If data was already given in clean RDF there was less need to define APs, the hard cases are elsewhere.

kcoyle commented 5 years ago

@nichtich I don't see "entities" as "records" - in RDF terms, they might be graphs (in ShEx terms they might be "shapes"), that is, a set of properties with a common subject. A metadata "record" (which is approximately what the Description Set describes) could have multiple entities within it, such as document, person, publisher. Each of those would be described with properties. As for "subfields, lists, hierarchies" these are types of values that one should be able to express, and I don't see any real problem with them:

depending on your metadata model, a name value could be a string with some subfield encoding (as in MARC or ISBD), or it could be a graph with properties (name graph with given and surname properties)
lists can be structural arrays or could be comma-delimited strings (which can be included in tabular data) - how this works depends on your schema language
to qualify a value you either define a string that can contain elements like "circa", you use a standard that includes that in its encoding, or you define a graph that has a date and a qualifier (in the spirit of SKOSXL - saying things about strings)

I would be interested to hear why you think what has been said so far does not include these capabilities, because I never thought they would be excluded.

analice1pt commented 5 years ago

@kcoyle , I like your structure. I just don't like the term "Description Set Profile" because I think it is confusing if we take as a basis Heery and Patel's definition of AP (we will have to extend it, but the core is there) instead of the Singapore Framework (SF). So, I would just change one thing: instead of "A description set has one or more entity descriptions", I would put "An application profile has one or more entity descriptions", or something around that.

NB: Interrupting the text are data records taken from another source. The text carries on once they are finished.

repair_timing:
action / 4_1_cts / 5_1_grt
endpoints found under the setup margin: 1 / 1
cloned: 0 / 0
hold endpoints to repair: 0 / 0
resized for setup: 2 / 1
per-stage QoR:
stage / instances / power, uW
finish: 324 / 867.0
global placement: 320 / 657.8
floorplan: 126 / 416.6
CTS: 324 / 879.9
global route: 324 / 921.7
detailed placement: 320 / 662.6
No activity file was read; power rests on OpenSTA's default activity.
===== config.mk =====
export PLATFORM = sky130hd
export DESIGN_NAME = instr_fetch_unit
export DESIGN_NICKNAME = d
export VERILOG_FILES = /design/src/rtl/instr_fetch_unit_pkg.sv /design/src/rtl/fetch_buffer.sv /design/src/rtl/instr_fetch_unit.sv
export SDC_FILE = /design/constraint.sdc
export NUM_CORES = 1
export LEC_CHECK = 0
export BUFFER_PORTS_ARGS = -buffer_cell sky130_fd_sc_hd__buf_2
export CORE_MARGIN = 10
export CORE_UTILIZATION = 30
export CTS_CLUSTER_DIAMETER = 150
export DETAILED_ROUTE_END_ITERATION = 10
export PLACE_DENSITY_LB_ADDON = 0.3
export SLEW_MARGIN = 20
export SYNTH_ARGS = -nofsm -noshare
export SYNTH_HDL_FRONTEND = slang
export SYNTH_SLANG_ARGS = --single-unit

===== constraint.sdc =====
create_clock -name i_clk -period 4.4 [get_ports i_clk]
set_input_delay 0.22 -clock i_clk [delete_from_list [all_inputs] [get_ports i_clk]]
set_output_delay 0.22 -clock i_clk [all_outputs]
set_load 0.005 [all_outputs]
`src/rtl/muldiv_hilo_sequencer.sv`:
```
// Multiply/divide sequencer owning the HI/LO pair: radix-2 shift-add multiply
// and restoring divide on magnitudes, sign-corrected and committed in FIXUP.
module muldiv_hilo_sequencer #(
    parameter int unsigned WIDTH = 32
) (
    input  logic             clk,
    input  logic             reset_n,
    input  logic             start,
    input  logic [1:0]       op,
    input  logic [WIDTH-1:0] rs_data,
    input  logic [WIDTH-1:0] rt_data,
    input  logic             hi_write,
    input  logic             lo_write,
    input  logic [WIDTH-1:0] wdata,
    input  logic             hilo_read,
    output logic [WIDTH-1:0] hi,
    output logic [WIDTH-1:0] lo,
    output logic             busy,
    output logic             stall,
    output logic             done
);

    localparam int unsigned CW = $clog2(WIDTH);

    typedef enum logic [1:0] {IDLE, RUN, FIXUP} state_t;

    state_t             state, state_nxt;
    logic [1:0]         op_q;
    logic               sign_a, sign_b, div0;
    logic [CW-1:0]      cnt;
    logic [WIDTH-1:0]   opnd;
    logic [2*WIDTH-1:0] acc;

    logic [WIDTH-1:0]   mag_rs, mag_rt;
    logic [WIDTH:0]     mul_sum;
    logic [WIDTH:0]     div_top, div_diff;
    logic [2*WIDTH-1:0] acc_step, prod;
    logic [WIDTH-1:0]   res_hi, res_lo;
    logic               rt_zero;

    assign rt_zero = (rt_data == '0);
    assign mag_rs  = (op[0] && rs_data[WIDTH-1]) ? -rs_data : rs_data;
    assign mag_rt  = (op[0] && rt_data[WIDTH-1]) ? -rt_data : rt_data;

    always_comb begin
        state_nxt = state;
        case (state)
            IDLE:    if (start) state_nxt = (op[1] && rt_zero) ? FIXUP : RUN;
            RUN:     if (cnt == CW'(WIDTH-1)) state_nxt = FIXUP;
            FIXUP:   state_nxt = IDLE;
            default: state_nxt = IDLE;
        endcase
    end

    assign busy  = (state != IDLE);
    assign stall = busy & (start | hi_write | lo_write | hilo_read);

    // Multiply keeps {partial product, remaining multiplier}; divide keeps
    // {remainder, quotient}. The trial difference is bounded by the divisor,
    // so WIDTH+1 signed bits are enough to detect a negative result.
    always_comb begin
        mul_sum  = {1'b0, acc[2*WIDTH-1:WIDTH]} + (acc[0] ? {1'b0, opnd} : '0);
        div_top  = acc[2*WIDTH-1:WIDTH-1];
        div_diff = div_top - {1'b0, opnd};
        if (op_q[1]) begin
            if (div_diff[WIDTH]) acc_step = {div_top[WIDTH-1:0], acc[WIDTH-2:0], 1'b0};
            else                 acc_step = {div_diff[WIDTH-1:0], acc[WIDTH-2:0], 1'b1};
        end else begin
            acc_step = {mul_sum, acc[WIDTH-1:1]};
        end
    end

    always_comb begin
        prod   = (sign_a ^ sign_b) ? -acc : acc;
        res_hi = prod[2*WIDTH-1:WIDTH];
        res_lo = prod[WIDTH-1:0];
        if (div0) begin
            res_hi = acc[2*WIDTH-1:WIDTH];
            res_lo = acc[WIDTH-1:0];
        end else if (op_q[1]) begin
            res_lo = (sign_a ^ sign_b) ? -acc[WIDTH-1:0] : acc[WIDTH-1:0];
            res_hi = sign_a ? -acc[2*WIDTH-1:WIDTH] : acc[2*WIDTH-1:WIDTH];
        end
    end

    always_ff @(posedge clk or negedge reset_n) begin
        if (!reset_n) state <= IDLE;
        else          state <= state_nxt;
    end

    always_ff @(posedge clk or negedge reset_n) begin
        if (!reset_n) begin
            op_q   <= '0;
            sign_a <= 1'b0;
            sign_b <= 1'b0;
            div0   <= 1'b0;
            cnt    <= '0;
            opnd   <= '0;
            acc    <= '0;
            hi     <= '0;
            lo     <= '0;
            done   <= 1'b0;
        end else begin
            done <= (state == FIXUP);
            case (state)
                IDLE: begin
                    if (start) begin
                        op_q   <= op;
                        sign_a <= op[0] & rs_data[WIDTH-1];
                        sign_b <= op[0] & rt_data[WIDTH-1];
                        cnt    <= '0;
                        div0   <= op[1] & rt_zero;
                        opnd   <= op[1] ? mag_rt : mag_rs;
                        // Divide-by-zero parks the final HI/LO image in acc directly
                        if (op[1] && rt_zero) acc <= {rs_data, {WIDTH{1'b1}}};
                        else if (op[1])       acc <= {{WIDTH{1'b0}}, mag_rs};
                        else                  acc <= {{WIDTH{1'b0}}, mag_rt};
                    end else begin
                        if (hi_write) hi <= wdata;
                        if (lo_write) lo <= wdata;
                    end
                end
                RUN: begin
                    acc <= acc_step;
                    cnt <= cnt + 1'b1;
                end
                FIXUP: begin
                    hi <= res_hi;
                    lo <= res_lo;
                end
                default: ;
            endcase
        end
    end

endmodule

```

analice1pt commented 5 years ago

@nichtich , I agree we have to acknowledge that much of the data we'll be dealing with is tabular data. I also agree we'll have to deal with it in a different way than we deal with regular descritpions of "things" (e.g., I also don't like the repetition of the field/property). Maybe it's a good idea to describe the structure of the tabular data, like the approach of [1]. I don't know that specification, I've just browsed through it, but I think it is related to some of the issues you mention.

analice1pt commented 5 years ago

@nichtich , sorry, I forgot to add [1] - http://www.w3.org/TR/tabular-metadata/

tombaker commented 5 years ago

@analice1pt I note that the broader view of "application profile", as in Singapore Framework, is closer to the view currently under discussion in the W3C Data Exchange WG -- "application profile" as a cluster of related documents. I really like Karen's proposal. To me, it follows more naturally to say that a Description Set is a set of Entity Descriptions that to say that an Application Profile is a set of Entity Descriptions.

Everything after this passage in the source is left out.